→ Your task: Each line of the data below from the one holding "cell and delay" to the one holding "repair buffers | 31 | 280.3 | 0.08686", inclusive, is to be reproduced exactly; no other line belongs in the answer.

(Collected data entries)
--------------------

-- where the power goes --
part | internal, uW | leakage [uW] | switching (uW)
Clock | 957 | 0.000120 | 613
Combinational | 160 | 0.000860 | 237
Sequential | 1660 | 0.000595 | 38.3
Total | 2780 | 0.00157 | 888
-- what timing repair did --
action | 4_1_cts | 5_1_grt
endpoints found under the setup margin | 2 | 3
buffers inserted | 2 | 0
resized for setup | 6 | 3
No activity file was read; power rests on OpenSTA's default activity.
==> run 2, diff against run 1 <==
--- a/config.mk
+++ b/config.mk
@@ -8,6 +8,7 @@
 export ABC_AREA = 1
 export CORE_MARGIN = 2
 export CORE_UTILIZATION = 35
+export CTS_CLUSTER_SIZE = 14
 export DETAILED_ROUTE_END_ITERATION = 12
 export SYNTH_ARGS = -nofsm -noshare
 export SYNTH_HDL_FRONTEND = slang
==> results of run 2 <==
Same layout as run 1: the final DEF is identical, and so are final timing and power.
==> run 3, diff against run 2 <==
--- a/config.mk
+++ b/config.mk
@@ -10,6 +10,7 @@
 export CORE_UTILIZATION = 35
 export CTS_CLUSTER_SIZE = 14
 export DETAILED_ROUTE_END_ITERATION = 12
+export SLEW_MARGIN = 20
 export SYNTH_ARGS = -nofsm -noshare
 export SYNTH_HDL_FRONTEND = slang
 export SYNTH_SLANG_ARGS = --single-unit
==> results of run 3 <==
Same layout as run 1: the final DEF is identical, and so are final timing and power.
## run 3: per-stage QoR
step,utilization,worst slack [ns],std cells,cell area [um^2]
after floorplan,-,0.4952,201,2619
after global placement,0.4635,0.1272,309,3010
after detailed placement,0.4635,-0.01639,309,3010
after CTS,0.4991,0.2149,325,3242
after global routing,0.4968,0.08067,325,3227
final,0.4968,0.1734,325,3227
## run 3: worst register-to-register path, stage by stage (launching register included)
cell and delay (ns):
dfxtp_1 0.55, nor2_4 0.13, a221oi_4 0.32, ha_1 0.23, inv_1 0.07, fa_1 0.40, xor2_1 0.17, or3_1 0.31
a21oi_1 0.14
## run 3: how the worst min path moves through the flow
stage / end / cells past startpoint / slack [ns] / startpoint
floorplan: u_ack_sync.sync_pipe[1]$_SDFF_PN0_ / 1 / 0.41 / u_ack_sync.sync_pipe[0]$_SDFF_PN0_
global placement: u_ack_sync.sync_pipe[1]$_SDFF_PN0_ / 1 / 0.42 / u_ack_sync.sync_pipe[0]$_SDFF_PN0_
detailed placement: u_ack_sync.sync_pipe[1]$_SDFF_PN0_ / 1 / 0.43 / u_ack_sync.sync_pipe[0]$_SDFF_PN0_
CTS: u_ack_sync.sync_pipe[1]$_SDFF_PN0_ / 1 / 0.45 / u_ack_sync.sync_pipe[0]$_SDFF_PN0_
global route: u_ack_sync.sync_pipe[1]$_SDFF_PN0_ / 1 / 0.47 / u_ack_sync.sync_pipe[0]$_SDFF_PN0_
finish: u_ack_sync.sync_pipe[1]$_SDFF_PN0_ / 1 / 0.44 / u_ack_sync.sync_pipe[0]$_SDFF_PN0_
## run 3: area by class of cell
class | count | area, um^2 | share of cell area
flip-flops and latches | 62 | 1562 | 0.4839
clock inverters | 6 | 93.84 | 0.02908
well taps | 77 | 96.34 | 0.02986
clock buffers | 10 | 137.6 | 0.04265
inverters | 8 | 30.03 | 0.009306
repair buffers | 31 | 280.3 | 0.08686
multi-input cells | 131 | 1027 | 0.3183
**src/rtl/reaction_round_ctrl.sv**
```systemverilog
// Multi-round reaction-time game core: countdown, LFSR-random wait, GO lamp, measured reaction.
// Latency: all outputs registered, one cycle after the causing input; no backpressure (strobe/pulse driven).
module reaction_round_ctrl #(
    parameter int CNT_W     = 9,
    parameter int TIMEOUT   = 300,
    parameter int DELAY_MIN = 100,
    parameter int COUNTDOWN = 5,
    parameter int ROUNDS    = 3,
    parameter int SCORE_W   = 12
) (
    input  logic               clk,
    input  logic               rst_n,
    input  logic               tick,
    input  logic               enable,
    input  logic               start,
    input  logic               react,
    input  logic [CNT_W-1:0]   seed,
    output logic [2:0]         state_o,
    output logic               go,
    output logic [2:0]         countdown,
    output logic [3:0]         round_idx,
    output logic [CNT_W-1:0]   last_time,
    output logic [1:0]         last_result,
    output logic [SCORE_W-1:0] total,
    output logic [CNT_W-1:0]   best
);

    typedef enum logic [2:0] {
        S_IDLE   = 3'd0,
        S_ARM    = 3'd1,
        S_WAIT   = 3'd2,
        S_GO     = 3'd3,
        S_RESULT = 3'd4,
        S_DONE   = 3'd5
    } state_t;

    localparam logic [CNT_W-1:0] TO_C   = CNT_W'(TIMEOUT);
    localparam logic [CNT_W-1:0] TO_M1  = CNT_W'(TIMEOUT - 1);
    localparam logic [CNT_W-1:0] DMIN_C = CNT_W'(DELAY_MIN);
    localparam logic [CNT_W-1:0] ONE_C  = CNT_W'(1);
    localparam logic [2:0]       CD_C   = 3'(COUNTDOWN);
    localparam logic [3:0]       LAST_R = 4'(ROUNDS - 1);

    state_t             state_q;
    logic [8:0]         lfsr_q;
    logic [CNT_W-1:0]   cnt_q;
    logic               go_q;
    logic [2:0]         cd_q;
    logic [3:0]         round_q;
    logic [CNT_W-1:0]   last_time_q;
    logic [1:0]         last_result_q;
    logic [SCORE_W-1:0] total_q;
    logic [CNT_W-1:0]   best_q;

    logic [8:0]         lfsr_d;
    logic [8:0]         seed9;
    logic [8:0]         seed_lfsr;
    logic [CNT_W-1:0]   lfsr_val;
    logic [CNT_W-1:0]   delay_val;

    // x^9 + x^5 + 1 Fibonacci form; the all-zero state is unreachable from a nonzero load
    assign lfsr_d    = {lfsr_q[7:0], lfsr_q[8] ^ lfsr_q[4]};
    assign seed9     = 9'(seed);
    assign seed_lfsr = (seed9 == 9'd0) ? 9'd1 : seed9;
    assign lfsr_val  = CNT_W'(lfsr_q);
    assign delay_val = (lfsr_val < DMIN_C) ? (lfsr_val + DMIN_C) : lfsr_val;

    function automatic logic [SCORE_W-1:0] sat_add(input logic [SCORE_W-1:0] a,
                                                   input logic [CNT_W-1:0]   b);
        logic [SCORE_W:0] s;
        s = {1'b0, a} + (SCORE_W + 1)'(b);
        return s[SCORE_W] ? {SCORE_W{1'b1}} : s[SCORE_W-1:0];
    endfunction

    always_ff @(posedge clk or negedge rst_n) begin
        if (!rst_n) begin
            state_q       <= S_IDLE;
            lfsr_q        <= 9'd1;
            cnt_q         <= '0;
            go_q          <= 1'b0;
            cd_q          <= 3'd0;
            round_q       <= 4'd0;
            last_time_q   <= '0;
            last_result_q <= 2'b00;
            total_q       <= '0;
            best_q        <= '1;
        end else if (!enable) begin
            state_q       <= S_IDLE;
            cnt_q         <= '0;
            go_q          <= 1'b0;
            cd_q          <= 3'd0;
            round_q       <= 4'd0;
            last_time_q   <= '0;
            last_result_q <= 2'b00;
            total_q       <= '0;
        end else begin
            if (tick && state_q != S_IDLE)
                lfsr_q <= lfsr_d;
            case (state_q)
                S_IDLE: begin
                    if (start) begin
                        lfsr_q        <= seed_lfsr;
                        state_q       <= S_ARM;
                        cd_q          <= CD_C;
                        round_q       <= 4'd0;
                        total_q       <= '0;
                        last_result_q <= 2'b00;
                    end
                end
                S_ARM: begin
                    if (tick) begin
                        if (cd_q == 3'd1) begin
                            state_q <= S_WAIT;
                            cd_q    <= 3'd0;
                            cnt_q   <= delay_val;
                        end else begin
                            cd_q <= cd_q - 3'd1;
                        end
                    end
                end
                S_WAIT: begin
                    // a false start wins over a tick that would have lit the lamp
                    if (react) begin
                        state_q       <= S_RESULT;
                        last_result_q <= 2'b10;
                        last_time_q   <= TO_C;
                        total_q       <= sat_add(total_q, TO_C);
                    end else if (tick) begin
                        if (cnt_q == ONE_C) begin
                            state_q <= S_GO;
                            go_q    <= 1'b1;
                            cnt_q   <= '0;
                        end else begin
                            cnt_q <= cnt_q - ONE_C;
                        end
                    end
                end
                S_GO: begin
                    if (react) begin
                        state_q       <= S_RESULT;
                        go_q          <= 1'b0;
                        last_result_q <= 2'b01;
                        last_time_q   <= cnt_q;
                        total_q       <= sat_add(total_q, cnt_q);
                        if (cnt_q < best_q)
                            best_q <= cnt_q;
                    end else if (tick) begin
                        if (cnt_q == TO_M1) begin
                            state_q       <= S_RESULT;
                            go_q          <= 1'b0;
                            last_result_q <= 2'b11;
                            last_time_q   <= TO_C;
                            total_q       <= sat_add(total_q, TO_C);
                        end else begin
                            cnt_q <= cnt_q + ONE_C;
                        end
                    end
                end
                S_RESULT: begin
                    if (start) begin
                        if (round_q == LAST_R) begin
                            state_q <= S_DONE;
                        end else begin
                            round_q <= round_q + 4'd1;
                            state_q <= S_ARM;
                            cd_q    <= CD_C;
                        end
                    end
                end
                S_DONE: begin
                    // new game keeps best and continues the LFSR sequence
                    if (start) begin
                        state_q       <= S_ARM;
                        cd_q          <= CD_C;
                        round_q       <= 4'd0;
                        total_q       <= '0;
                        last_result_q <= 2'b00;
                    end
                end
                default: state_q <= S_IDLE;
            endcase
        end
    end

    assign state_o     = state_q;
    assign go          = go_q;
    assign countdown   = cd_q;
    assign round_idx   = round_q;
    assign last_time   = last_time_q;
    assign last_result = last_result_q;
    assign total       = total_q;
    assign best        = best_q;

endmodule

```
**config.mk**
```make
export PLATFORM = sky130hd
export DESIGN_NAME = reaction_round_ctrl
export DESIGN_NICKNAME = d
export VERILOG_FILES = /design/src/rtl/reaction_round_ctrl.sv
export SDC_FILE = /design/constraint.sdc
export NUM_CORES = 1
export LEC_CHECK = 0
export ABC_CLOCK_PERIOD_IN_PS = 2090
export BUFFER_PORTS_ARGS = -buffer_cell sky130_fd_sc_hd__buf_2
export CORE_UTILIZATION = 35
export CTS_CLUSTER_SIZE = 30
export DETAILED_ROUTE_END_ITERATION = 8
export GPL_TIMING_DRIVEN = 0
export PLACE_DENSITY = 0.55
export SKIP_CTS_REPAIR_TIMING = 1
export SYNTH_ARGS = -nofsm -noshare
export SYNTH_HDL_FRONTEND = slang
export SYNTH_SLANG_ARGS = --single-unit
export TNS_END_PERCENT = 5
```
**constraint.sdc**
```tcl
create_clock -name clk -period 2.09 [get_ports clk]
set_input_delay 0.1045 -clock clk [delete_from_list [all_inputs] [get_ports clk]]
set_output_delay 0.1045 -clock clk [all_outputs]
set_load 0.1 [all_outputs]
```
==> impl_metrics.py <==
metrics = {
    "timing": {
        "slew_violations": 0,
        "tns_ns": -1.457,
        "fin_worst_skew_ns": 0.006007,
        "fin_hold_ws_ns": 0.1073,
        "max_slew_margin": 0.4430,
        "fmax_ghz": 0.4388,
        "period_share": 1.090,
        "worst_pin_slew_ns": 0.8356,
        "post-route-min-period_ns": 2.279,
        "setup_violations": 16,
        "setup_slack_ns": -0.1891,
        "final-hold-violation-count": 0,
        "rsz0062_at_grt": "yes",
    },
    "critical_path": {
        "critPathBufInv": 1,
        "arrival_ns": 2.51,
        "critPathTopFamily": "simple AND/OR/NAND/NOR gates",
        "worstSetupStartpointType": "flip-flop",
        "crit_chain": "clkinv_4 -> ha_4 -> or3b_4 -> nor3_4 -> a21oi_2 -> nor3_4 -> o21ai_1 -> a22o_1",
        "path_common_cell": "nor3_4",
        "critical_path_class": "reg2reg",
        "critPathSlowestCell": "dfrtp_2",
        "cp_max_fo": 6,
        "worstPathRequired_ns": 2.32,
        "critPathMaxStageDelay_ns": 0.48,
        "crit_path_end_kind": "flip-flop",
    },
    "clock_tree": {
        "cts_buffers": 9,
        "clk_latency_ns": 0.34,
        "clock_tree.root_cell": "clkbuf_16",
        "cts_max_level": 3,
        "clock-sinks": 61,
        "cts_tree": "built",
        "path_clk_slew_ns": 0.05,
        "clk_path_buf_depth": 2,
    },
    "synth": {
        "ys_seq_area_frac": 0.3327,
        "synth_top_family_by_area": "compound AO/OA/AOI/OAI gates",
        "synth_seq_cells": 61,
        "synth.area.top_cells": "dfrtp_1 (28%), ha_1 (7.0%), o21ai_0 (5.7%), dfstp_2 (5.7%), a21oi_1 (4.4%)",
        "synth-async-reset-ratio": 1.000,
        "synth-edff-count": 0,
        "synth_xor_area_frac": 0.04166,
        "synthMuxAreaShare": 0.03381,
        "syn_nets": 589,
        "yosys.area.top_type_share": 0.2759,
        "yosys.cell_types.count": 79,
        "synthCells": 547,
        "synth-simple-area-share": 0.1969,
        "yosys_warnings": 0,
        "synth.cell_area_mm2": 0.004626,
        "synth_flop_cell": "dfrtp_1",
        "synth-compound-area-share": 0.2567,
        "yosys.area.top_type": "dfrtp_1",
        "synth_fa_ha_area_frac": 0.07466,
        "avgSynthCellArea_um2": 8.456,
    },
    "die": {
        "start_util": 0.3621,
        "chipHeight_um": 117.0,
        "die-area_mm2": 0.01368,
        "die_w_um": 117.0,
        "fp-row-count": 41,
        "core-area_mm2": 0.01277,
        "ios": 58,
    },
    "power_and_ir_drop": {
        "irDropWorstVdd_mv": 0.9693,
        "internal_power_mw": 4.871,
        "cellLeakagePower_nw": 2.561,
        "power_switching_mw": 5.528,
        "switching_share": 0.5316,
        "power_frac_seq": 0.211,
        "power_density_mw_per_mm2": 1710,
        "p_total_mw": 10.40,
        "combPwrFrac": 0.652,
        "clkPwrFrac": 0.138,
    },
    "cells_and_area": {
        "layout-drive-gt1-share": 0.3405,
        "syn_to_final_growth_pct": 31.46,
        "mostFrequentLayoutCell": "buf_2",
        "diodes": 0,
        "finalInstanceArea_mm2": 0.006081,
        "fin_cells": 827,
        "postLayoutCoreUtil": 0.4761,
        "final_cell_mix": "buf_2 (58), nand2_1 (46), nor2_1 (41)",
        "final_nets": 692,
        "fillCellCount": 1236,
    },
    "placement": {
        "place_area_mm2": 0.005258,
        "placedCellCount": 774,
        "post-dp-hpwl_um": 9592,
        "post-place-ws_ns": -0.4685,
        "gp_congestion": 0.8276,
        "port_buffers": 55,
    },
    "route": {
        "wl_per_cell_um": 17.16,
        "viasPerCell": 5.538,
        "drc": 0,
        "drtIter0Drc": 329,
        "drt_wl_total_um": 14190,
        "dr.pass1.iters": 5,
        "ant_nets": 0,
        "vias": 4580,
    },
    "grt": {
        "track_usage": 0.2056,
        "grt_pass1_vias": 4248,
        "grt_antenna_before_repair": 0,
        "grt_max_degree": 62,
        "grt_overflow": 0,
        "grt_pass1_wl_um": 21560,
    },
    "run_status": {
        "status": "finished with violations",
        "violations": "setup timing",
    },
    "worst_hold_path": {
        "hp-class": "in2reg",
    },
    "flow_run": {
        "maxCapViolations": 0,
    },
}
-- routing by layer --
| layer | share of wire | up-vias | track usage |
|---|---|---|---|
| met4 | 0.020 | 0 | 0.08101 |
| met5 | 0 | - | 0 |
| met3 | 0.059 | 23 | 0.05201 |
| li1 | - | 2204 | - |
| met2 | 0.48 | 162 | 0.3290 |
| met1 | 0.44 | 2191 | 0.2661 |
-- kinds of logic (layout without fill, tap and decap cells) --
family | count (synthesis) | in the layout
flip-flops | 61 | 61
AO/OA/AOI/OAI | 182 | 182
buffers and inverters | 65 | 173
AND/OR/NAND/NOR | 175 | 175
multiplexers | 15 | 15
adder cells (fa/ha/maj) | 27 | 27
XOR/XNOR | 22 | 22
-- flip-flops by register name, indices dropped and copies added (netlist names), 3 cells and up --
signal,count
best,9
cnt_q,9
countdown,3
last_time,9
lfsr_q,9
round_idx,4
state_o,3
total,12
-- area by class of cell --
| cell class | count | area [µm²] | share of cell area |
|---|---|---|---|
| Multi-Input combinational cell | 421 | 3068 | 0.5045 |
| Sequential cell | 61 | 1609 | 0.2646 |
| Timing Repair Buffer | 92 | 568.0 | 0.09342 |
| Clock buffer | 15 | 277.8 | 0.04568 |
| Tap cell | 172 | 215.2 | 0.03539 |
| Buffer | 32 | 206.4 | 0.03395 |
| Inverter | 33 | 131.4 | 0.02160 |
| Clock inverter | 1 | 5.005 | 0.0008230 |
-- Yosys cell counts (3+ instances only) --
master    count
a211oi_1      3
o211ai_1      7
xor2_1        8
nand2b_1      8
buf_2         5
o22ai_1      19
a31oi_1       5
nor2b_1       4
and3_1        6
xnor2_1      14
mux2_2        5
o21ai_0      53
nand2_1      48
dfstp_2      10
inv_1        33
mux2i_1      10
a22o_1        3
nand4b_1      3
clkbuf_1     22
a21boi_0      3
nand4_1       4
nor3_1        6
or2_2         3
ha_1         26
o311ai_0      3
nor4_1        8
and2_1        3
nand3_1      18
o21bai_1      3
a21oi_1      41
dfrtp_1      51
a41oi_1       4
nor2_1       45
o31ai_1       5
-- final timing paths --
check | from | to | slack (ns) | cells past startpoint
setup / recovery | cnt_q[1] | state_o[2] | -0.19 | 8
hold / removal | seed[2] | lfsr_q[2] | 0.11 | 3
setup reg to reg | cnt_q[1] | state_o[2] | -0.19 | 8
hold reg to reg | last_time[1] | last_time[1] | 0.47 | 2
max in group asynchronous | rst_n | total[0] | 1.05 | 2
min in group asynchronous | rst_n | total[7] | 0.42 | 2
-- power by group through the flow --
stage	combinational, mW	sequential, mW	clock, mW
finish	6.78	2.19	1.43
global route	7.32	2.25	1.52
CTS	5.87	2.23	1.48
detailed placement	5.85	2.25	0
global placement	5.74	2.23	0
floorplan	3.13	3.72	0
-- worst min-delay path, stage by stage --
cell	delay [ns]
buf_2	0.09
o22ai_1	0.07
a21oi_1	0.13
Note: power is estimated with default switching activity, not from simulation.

--------------------

→ Exercise result:
cell and delay (ns):
dfxtp_1 0.55, nor2_4 0.13, a221oi_4 0.32, ha_1 0.23, inv_1 0.07, fa_1 0.40, xor2_1 0.17, or3_1 0.31
a21oi_1 0.14
## run 3: how the worst min path moves through the flow
stage / end / cells past startpoint / slack [ns] / startpoint
floorplan: u_ack_sync.sync_pipe[1]$_SDFF_PN0_ / 1 / 0.41 / u_ack_sync.sync_pipe[0]$_SDFF_PN0_
global placement: u_ack_sync.sync_pipe[1]$_SDFF_PN0_ / 1 / 0.42 / u_ack_sync.sync_pipe[0]$_SDFF_PN0_
detailed placement: u_ack_sync.sync_pipe[1]$_SDFF_PN0_ / 1 / 0.43 / u_ack_sync.sync_pipe[0]$_SDFF_PN0_
CTS: u_ack_sync.sync_pipe[1]$_SDFF_PN0_ / 1 / 0.45 / u_ack_sync.sync_pipe[0]$_SDFF_PN0_
global route: u_ack_sync.sync_pipe[1]$_SDFF_PN0_ / 1 / 0.47 / u_ack_sync.sync_pipe[0]$_SDFF_PN0_
finish: u_ack_sync.sync_pipe[1]$_SDFF_PN0_ / 1 / 0.44 / u_ack_sync.sync_pipe[0]$_SDFF_PN0_
## run 3: area by class of cell
class | count | area, um^2 | share of cell area
flip-flops and latches | 62 | 1562 | 0.4839
clock inverters | 6 | 93.84 | 0.02908
well taps | 77 | 96.34 | 0.02986
clock buffers | 10 | 137.6 | 0.04265
inverters | 8 | 30.03 | 0.009306
repair buffers | 31 | 280.3 | 0.08686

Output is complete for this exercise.